Problem description:
From the records below, transcribe exactly the lines that begin at the line with "decoded from paddr[2]" and end at the line with "rounded to nearest", both included.

(Items from a data source)
_ _ _
$ cat config.mk
export PLATFORM = sky130hd
export DESIGN_NAME = lsdh_mul
export DESIGN_NICKNAME = d
export VERILOG_FILES = /design/src/rtl/lsdh_pkg.sv /design/src/rtl/lsdh_mul.sv
export SDC_FILE = /design/constraint.sdc
export NUM_CORES = 2
export LEC_CHECK = 0
export CAP_MARGIN = 20
export CORE_MARGIN = 8
export CORE_UTILIZATION = 44
export CTS_BUF_LIST = sky130_fd_sc_hd__clkbuf_16
export DETAILED_ROUTE_END_ITERATION = 6
export DONT_BUFFER_PORTS = 1
export GPL_ROUTABILITY_DRIVEN = 1
export PLACE_DENSITY = 0.7
export SLEW_MARGIN = 20
export SYNTH_ARGS = -nofsm -noshare
export SYNTH_HDL_FRONTEND = slang
export SYNTH_SLANG_ARGS = --single-unit
$ cat constraint.sdc
create_clock -name clk -period 27.6 [get_ports clk]
set_input_delay 5.52 -clock clk [delete_from_list [all_inputs] [get_ports clk]]
set_output_delay 5.52 -clock clk [all_outputs]
set_load 0.005 [all_outputs]
$ cat src/rtl/lsdh_pkg.sv
package lsdh_pkg;

	localparam int BIN_COUNT = 64;
	localparam int BIN_W = (BIN_COUNT > 1) ? $clog2(BIN_COUNT) : 1;
	localparam int OUT_IDX_W = 6;
	localparam int DATA_W = 64;
	localparam int HALF_W = DATA_W / 2;
	localparam int LEN_W = 7;
	localparam int CMP_W = 8;
	localparam int PADDR_W = 3;
	localparam int PDATA_W = 32;

	// register indexes, decoded from paddr[2]
	localparam logic REG_DYN_RANGE = 1'b0;
	localparam logic REG_HIST_EN = 1'b1;

	localparam logic ACT_RECORD = 1'b0;
	localparam logic ACT_READ = 1'b1;

	typedef enum logic [2:0] {
		ST_IDLE,
		ST_PREP,
		ST_MUL,
		ST_LZ1,
		ST_LZ2,
		ST_RD,
		ST_WB
	} state_t;

	typedef struct packed {
		logic done;
		logic ovf;
	} mul_stat_t;

	function automatic logic [3:0] byte_bitlen(input logic [7:0] b);
		logic [3:0] n;
		n = 4'd0;
		for (int i = 0; i < 8; i++) begin
			if (b[i]) n = 4'(i + 1);
		end
		return n;
	endfunction

endpackage
$ cat src/design/gpcr_pkg.sv
package gpcr_pkg;

    localparam int FRAC_BITS = 16;
    localparam int DATA_W    = 32;
    localparam int COEF_W    = 31;
    localparam int KIND_W    = 2;
    localparam int IDX_W     = 2;
    localparam int IN_W      = 9 * DATA_W;
    localparam int OUT_W     = 7 * DATA_W;
    localparam int PROD_W    = 2 * DATA_W;
    localparam int SUM_W     = PROD_W + 1;

    localparam int Q_DEPTH = 4;
    localparam int Q_AW    = 2;

    localparam logic [KIND_W-1:0] KIND_NONE = 2'd0;
    localparam logic [KIND_W-1:0] KIND_PEN  = 2'd1;
    localparam logic [KIND_W-1:0] KIND_OVR  = 2'd2;

    localparam logic [IDX_W-1:0] REG_RESTITUTION = 2'd0;
    localparam logic [IDX_W-1:0] REG_FRICTION    = 2'd1;
    localparam logic [IDX_W-1:0] REG_SPRING      = 2'd2;
    localparam logic [IDX_W-1:0] REG_DAMP        = 2'd3;

    // band limit 0.05 and penalty rest offset 0.01, rounded to nearest
    localparam logic signed [DATA_W-1:0] BAND =
        DATA_W'(((5 << FRAC_BITS) + 50) / 100);
    localparam logic signed [DATA_W-1:0] OFFS =
        DATA_W'(((1 << FRAC_BITS) + 50) / 100);

    localparam logic [COEF_W-1:0] SPRING_RST = COEF_W'(1000 << FRAC_BITS);
    localparam logic [COEF_W-1:0] DAMP_RST   = COEF_W'(50 << FRAC_BITS);

    localparam logic [SUM_W-1:0] HALF = SUM_W'(1) << (FRAC_BITS - 1);

    typedef struct packed {
        logic [COEF_W-1:0] restitution;
        logic [COEF_W-1:0] friction;
        logic [COEF_W-1:0] spring;
        logic [COEF_W-1:0] damp;
    } coef_t;

    // one classified vertex waiting for the arithmetic back end
    typedef struct packed {
        logic [KIND_W-1:0]         kind;
        logic                      last;
        logic signed [DATA_W-1:0]  op_a;
        logic signed [DATA_W-1:0]  op_b;
        logic signed [DATA_W-1:0]  op_c;
        logic signed [DATA_W-1:0]  disp_x;
        logic signed [DATA_W-1:0]  disp_y;
        logic signed [DATA_W-1:0]  disp_z;
    } entry_t;

    typedef struct packed {
        logic empty;
        logic full;
    } q_stat_t;

    function automatic logic signed [DATA_W-1:0] sat32(input logic signed [DATA_W:0] v);
        logic signed [DATA_W-1:0] r;
        if (v[DATA_W] != v[DATA_W-1])
            r = v[DATA_W] ? {1'b1, {(DATA_W-1){1'b0}}} : {1'b0, {(DATA_W-1){1'b1}}};
        else
            r = v[DATA_W-1:0];
        return r;
    endfunction

    // shift a product magnitude down, round half away from zero, saturate
    function automatic logic [DATA_W-1:0] rescale(input logic neg, input logic [SUM_W-1:0] mag);
        logic [SUM_W-1:0]  r;
        logic [DATA_W-1:0] res;
        r = (mag + HALF) >> FRAC_BITS;
        if (neg)
        begin
            if (r >= (SUM_W'(1) << (DATA_W - 1)))
                res = {1'b1, {(DATA_W-1){1'b0}}};
            else
                res = DATA_W'(0) - r[DATA_W-1:0];
        end
        else
        begin
            if (r >= (SUM_W'(1) << (DATA_W - 1)))
                res = {1'b0, {(DATA_W-1){1'b1}}};
            else
                res = r[DATA_W-1:0];
        end
        return res;
    endfunction

endpackage

$ cat src/design/gpcr_fifo.sv
module gpcr_fifo (
    input  logic                clk,
    input  logic                rst_n,
    input  logic                push,
    input  gpcr_pkg::entry_t    push_data,
    input  logic                pop,
    output gpcr_pkg::entry_t    pop_data,
    output gpcr_pkg::q_stat_t   q_stat
);
    import gpcr_pkg::*;

    entry_t          slot_reg [Q_DEPTH];
    logic [Q_AW-1:0] wr_ptr_reg, wr_ptr_next;
    logic [Q_AW-1:0] rd_ptr_reg, rd_ptr_next;
    logic [Q_AW:0]   count_reg, count_next;

    assign pop_data     = slot_reg[rd_ptr_reg];
    assign q_stat.empty = (count_reg == '0);
    assign q_stat.full  = (count_reg == (Q_AW+1)'(Q_DEPTH));

    always_comb
    begin
        wr_ptr_next = push ? wr_ptr_reg + 1'b1 : wr_ptr_reg;
        rd_ptr_next = pop  ? rd_ptr_reg + 1'b1 : rd_ptr_reg;
        count_next  = count_reg + (Q_AW+1)'(push) - (Q_AW+1)'(pop);
    end

    always_ff @(posedge clk or negedge rst_n)
    begin
        if (!rst_n)
        begin
            wr_ptr_reg <= '0;
            rd_ptr_reg <= '0;
            count_reg  <= '0;
        end
        else
        begin
            wr_ptr_reg <= wr_ptr_next;
            rd_ptr_reg <= rd_ptr_next;
            count_reg  <= count_next;
        end
    end

    always_ff @(posedge clk)
    begin
        if (push)
            slot_reg[wr_ptr_reg] <= push_data;
    end

endmodule

$ cat config.mk
export PLATFORM = sky130hd
export DESIGN_NAME = gpcr_fifo
export DESIGN_NICKNAME = d
export VERILOG_FILES = /design/src/design/gpcr_pkg.sv /design/src/design/gpcr_fifo.sv
export SDC_FILE = /design/constraint.sdc
export NUM_CORES = 1
export LEC_CHECK = 0
export BUFFER_PORTS_ARGS = -buffer_cell sky130_fd_sc_hd__buf_2
export CORE_ASPECT_RATIO = 1.4
export CORE_UTILIZATION = 51
export CTS_BUF_LIST = sky130_fd_sc_hd__clkbuf_4 sky130_fd_sc_hd__clkbuf_8
export DETAILED_ROUTE_END_ITERATION = 16
export PLACE_DENSITY = 0.76
export SYNTH_ARGS = -nofsm -noshare
export SYNTH_HDL_FRONTEND = slang
export SYNTH_SLANG_ARGS = --single-unit
export TNS_END_PERCENT = 5
$ cat constraint.sdc
create_clock -name clk -period 14.2 [get_ports clk]
set_input_delay 0.71 -clock clk [delete_from_list [all_inputs] [get_ports clk]]
set_output_delay 0.71 -clock clk [all_outputs]
set_load 0.03 [all_outputs]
_ _ _
Result for this task:
	// register indexes, decoded from paddr[2]
	localparam logic REG_DYN_RANGE = 1'b0;
	localparam logic REG_HIST_EN = 1'b1;

	localparam logic ACT_RECORD = 1'b0;
	localparam logic ACT_READ = 1'b1;

	typedef enum logic [2:0] {
		ST_IDLE,
		ST_PREP,
		ST_MUL,
		ST_LZ1,
		ST_LZ2,
		ST_RD,
		ST_WB
	} state_t;

	typedef struct packed {
		logic done;
		logic ovf;
	} mul_stat_t;

	function automatic logic [3:0] byte_bitlen(input logic [7:0] b);
		logic [3:0] n;
		n = 4'd0;
		for (int i = 0; i < 8; i++) begin
			if (b[i]) n = 4'(i + 1);
		end
		return n;
	endfunction

endpackage
$ cat src/design/gpcr_pkg.sv
package gpcr_pkg;

    localparam int FRAC_BITS = 16;
    localparam int DATA_W    = 32;
    localparam int COEF_W    = 31;
    localparam int KIND_W    = 2;
    localparam int IDX_W     = 2;
    localparam int IN_W      = 9 * DATA_W;
    localparam int OUT_W     = 7 * DATA_W;
    localparam int PROD_W    = 2 * DATA_W;
    localparam int SUM_W     = PROD_W + 1;

    localparam int Q_DEPTH = 4;
    localparam int Q_AW    = 2;

    localparam logic [KIND_W-1:0] KIND_NONE = 2'd0;
    localparam logic [KIND_W-1:0] KIND_PEN  = 2'd1;
    localparam logic [KIND_W-1:0] KIND_OVR  = 2'd2;

    localparam logic [IDX_W-1:0] REG_RESTITUTION = 2'd0;
    localparam logic [IDX_W-1:0] REG_FRICTION    = 2'd1;
    localparam logic [IDX_W-1:0] REG_SPRING      = 2'd2;
    localparam logic [IDX_W-1:0] REG_DAMP        = 2'd3;

    // band limit 0.05 and penalty rest offset 0.01, rounded to nearest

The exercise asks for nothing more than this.